**What to produce:** Give again, word for word, each line below starting at the one that contains "export DESIGN_NICKNAME = d" and ending at the one that contains "create_clock -name clk_i".

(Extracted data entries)
### config.mk
export PLATFORM = sky130hd
export DESIGN_NAME = rf_port_sequencer_flat
export DESIGN_NICKNAME = d
export VERILOG_FILES = /design/src/rtl/rf_port_sequencer_if.sv /design/src/rtl/rf_port_sequencer.sv /design/src/flat_wrapper.sv
export SDC_FILE = /design/constraint.sdc
export NUM_CORES = 1
export LEC_CHECK = 0
export CAP_MARGIN = 10
export CORE_AREA = 2 2 214 216
export CTS_CLUSTER_SIZE = 24
export DETAILED_ROUTE_END_ITERATION = 16
export DIE_AREA = 0 0 216 218
export SLEW_MARGIN = 10
export SYNTH_ARGS = -nofsm -noshare
export SYNTH_HDL_FRONTEND = slang
export SYNTH_SLANG_ARGS = --single-unit
export TNS_END_PERCENT = 1
### constraint.sdc
create_clock -name clk_i -period 4.6 [get_ports clk_i]
set_input_delay 0.92 -clock clk_i [delete_from_list [all_inputs] [get_ports clk_i]]
set_output_delay 0.92 -clock clk_i [all_outputs]
set_load 0.1 [all_outputs]
### src/rtl/rf_port_sequencer_if.sv
// Bundle of every pipeline, debug and register-file signal owned by rf_port_sequencer.
// The slave modport is the sequencer; the master modport is the surrounding environment.
interface rf_port_sequencer_if #(
  parameter int XLEN = 64
);
  logic            wb_we;
  logic [4:0]      wb_addr;
  logic [XLEN-1:0] wb_data;

  logic [4:0]      id_rs1;
  logic [4:0]      id_rs2;
  logic [XLEN-1:0] id_rd1;
  logic [XLEN-1:0] id_rd2;

  logic            dbg_req;
  logic            dbg_write;
  logic [4:0]      dbg_addr;
  logic [XLEN-1:0] dbg_wdata;
  logic            dbg_ack;
  logic            dbg_err;
  logic [XLEN-1:0] dbg_rdata;

  logic            hold;
  logic            ready;

  logic            rf_we;
  logic [4:0]      rf_wr_addr;
  logic [XLEN-1:0] rf_wr_data;
  logic [4:0]      rf_rd_addr1;
  logic [4:0]      rf_rd_addr2;
  logic [XLEN-1:0] rf_rd_data1;
  logic [XLEN-1:0] rf_rd_data2;

  modport slave (
    input  wb_we, wb_addr, wb_data, id_rs1, id_rs2,
    input  dbg_req, dbg_write, dbg_addr, dbg_wdata,
    input  rf_rd_data1, rf_rd_data2,
    output id_rd1, id_rd2, dbg_ack, dbg_err, dbg_rdata, hold, ready,
    output rf_we, rf_wr_addr, rf_wr_data, rf_rd_addr1, rf_rd_addr2
  );

  modport master (
    output wb_we, wb_addr, wb_data, id_rs1, id_rs2,
    output dbg_req, dbg_write, dbg_addr, dbg_wdata,
    output rf_rd_data1, rf_rd_data2,
    input  id_rd1, id_rd2, dbg_ack, dbg_err, dbg_rdata, hold, ready,
    input  rf_we, rf_wr_addr, rf_wr_data, rf_rd_addr1, rf_rd_addr2
  );
endinterface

**Exercise response:**
export DESIGN_NICKNAME = d
export VERILOG_FILES = /design/src/rtl/rf_port_sequencer_if.sv /design/src/rtl/rf_port_sequencer.sv /design/src/flat_wrapper.sv
export SDC_FILE = /design/constraint.sdc
export NUM_CORES = 1
export LEC_CHECK = 0
export CAP_MARGIN = 10
export CORE_AREA = 2 2 214 216
export CTS_CLUSTER_SIZE = 24
export DETAILED_ROUTE_END_ITERATION = 16
export DIE_AREA = 0 0 216 218
export SLEW_MARGIN = 10
export SYNTH_ARGS = -nofsm -noshare
export SYNTH_HDL_FRONTEND = slang
export SYNTH_SLANG_ARGS = --single-unit
export TNS_END_PERCENT = 1
### constraint.sdc
create_clock -name clk_i -period 4.6 [get_ports clk_i]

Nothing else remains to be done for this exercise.